Collected data
◇ ◇ ◇ ◇ ◇ ◇ ◇

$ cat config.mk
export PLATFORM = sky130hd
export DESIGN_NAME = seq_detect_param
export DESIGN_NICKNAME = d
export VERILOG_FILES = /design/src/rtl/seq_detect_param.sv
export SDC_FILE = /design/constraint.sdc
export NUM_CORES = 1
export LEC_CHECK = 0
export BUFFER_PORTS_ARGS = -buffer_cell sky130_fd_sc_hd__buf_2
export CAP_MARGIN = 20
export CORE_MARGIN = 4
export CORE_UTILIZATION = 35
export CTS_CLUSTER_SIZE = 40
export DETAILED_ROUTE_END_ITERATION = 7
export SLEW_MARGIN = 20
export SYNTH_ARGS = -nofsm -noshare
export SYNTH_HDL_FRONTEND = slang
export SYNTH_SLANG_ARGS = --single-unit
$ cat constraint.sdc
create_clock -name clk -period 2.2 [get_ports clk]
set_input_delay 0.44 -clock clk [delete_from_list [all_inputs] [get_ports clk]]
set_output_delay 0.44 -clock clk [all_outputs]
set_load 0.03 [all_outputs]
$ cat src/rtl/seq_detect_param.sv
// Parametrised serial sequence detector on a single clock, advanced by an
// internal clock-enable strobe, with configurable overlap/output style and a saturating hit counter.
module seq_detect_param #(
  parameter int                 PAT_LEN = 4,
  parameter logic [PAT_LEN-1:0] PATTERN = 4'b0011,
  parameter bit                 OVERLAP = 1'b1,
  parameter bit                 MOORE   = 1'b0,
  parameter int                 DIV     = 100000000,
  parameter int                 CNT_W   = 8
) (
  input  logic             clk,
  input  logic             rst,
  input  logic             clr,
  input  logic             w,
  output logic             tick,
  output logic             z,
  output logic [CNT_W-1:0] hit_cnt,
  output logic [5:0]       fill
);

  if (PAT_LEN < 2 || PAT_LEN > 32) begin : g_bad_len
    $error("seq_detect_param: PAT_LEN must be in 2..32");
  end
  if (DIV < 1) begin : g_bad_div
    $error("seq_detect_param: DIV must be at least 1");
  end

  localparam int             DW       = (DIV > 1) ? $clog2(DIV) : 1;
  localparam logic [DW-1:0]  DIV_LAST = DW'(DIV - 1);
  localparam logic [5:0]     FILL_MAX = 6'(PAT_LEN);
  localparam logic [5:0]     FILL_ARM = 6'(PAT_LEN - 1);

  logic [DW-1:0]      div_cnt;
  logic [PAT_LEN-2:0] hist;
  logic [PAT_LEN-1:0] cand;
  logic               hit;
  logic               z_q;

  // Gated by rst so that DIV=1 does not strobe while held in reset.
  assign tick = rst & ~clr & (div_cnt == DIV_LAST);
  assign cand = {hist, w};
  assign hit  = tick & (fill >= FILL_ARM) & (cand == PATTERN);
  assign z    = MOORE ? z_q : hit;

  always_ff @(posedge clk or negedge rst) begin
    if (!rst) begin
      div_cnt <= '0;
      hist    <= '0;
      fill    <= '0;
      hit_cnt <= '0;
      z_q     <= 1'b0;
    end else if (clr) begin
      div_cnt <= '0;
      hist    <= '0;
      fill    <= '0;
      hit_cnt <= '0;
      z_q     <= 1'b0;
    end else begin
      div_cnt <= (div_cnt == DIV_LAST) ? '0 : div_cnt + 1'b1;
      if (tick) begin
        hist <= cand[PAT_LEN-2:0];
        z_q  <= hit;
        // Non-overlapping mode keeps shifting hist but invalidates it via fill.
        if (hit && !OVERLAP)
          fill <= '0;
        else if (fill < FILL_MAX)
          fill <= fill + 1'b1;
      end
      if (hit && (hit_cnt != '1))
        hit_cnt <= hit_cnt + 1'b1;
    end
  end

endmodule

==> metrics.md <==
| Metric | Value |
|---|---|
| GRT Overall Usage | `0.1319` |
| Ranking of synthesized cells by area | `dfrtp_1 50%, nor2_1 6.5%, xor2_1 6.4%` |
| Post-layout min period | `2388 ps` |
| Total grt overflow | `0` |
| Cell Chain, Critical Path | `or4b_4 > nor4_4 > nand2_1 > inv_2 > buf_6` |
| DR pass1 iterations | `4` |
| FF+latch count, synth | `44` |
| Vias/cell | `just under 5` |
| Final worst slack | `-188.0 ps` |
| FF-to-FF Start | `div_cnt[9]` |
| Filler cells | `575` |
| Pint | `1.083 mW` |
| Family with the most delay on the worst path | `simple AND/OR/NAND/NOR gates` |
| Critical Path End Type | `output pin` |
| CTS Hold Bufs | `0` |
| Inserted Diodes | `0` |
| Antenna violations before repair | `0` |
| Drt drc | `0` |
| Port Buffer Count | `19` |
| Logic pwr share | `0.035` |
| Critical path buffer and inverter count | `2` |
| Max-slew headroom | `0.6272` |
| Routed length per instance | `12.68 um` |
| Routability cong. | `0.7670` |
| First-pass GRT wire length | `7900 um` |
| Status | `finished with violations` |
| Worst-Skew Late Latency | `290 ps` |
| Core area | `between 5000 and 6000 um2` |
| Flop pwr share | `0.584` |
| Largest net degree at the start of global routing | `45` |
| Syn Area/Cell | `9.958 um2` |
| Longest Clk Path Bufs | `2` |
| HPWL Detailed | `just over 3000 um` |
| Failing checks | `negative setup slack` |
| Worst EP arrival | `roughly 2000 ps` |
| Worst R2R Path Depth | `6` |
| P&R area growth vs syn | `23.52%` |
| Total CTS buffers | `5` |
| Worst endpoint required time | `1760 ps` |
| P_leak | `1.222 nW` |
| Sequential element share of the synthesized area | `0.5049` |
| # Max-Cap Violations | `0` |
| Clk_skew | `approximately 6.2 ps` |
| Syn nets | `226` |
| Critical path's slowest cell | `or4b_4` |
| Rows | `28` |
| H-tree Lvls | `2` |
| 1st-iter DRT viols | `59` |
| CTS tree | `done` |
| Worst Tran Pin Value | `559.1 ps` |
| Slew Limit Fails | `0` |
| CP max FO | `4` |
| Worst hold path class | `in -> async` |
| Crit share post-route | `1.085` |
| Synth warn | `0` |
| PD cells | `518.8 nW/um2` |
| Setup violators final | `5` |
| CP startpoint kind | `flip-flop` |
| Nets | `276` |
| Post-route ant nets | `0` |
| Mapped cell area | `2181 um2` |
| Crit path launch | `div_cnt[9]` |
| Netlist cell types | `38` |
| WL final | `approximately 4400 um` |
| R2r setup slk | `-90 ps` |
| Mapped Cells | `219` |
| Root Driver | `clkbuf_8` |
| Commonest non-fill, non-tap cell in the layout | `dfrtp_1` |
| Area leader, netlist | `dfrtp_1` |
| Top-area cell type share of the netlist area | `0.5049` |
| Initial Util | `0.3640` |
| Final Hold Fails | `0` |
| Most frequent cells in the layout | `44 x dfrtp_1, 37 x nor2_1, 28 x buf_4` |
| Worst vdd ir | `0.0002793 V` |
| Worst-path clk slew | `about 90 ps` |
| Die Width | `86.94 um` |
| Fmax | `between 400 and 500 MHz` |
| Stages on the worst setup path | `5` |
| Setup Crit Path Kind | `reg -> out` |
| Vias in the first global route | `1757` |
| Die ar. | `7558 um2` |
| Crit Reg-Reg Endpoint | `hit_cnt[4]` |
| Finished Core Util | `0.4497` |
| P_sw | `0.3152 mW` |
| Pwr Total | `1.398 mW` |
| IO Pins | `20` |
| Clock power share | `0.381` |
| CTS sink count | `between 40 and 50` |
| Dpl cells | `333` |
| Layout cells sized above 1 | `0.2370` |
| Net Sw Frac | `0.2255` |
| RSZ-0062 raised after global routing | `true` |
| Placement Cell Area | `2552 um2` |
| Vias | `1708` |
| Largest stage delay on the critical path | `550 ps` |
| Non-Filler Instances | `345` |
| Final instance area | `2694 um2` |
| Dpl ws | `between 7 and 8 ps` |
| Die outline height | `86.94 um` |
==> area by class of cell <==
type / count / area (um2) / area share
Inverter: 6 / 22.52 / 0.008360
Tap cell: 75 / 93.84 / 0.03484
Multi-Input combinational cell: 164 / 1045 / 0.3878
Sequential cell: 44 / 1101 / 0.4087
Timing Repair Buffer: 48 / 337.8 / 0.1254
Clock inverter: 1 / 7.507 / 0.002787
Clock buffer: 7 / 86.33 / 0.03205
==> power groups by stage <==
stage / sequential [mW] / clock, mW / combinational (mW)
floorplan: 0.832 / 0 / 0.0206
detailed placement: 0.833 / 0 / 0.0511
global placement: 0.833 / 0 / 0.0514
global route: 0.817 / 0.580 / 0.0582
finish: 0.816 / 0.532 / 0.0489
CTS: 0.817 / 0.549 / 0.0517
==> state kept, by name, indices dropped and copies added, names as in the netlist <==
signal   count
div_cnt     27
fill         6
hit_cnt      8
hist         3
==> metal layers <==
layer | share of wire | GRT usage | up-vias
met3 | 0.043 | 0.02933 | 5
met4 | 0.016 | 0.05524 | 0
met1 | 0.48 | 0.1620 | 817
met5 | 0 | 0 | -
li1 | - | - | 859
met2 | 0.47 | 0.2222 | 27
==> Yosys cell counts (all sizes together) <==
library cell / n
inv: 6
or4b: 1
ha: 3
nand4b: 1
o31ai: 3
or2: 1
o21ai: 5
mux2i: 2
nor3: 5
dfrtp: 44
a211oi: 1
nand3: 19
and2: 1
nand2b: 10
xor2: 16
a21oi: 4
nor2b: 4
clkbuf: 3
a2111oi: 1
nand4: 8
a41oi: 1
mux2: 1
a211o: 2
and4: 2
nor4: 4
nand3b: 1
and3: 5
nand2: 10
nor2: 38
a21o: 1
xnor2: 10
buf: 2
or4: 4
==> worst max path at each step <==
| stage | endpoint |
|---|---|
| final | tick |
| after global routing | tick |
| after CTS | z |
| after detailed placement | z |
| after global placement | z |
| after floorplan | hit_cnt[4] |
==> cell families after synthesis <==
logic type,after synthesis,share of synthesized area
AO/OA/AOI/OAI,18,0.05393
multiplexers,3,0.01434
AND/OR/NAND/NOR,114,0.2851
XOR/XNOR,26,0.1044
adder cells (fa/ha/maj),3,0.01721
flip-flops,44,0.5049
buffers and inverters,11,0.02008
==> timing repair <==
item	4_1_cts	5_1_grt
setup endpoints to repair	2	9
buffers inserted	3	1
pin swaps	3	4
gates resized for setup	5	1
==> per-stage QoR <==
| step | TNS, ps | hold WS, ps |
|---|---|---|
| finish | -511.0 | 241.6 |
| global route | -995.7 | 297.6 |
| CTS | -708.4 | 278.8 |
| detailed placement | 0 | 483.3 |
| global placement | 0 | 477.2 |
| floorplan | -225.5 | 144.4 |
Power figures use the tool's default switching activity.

◇ ◇ ◇ ◇ ◇ ◇ ◇

◆ TASK STATEMENT: Set down, exactly as they stand above, the lines starting with the line with "1st-iter DRT viols" and going on through the line with "Post-route ant nets", and no others.

◆ SOLUTION FOR THIS PROBLEM:
| 1st-iter DRT viols | `59` |
| CTS tree | `done` |
| Worst Tran Pin Value | `559.1 ps` |
| Slew Limit Fails | `0` |
| CP max FO | `4` |
| Worst hold path class | `in -> async` |
| Crit share post-route | `1.085` |
| Synth warn | `0` |
| PD cells | `518.8 nW/um2` |
| Setup violators final | `5` |
| CP startpoint kind | `flip-flop` |
| Nets | `276` |
| Post-route ant nets | `0` |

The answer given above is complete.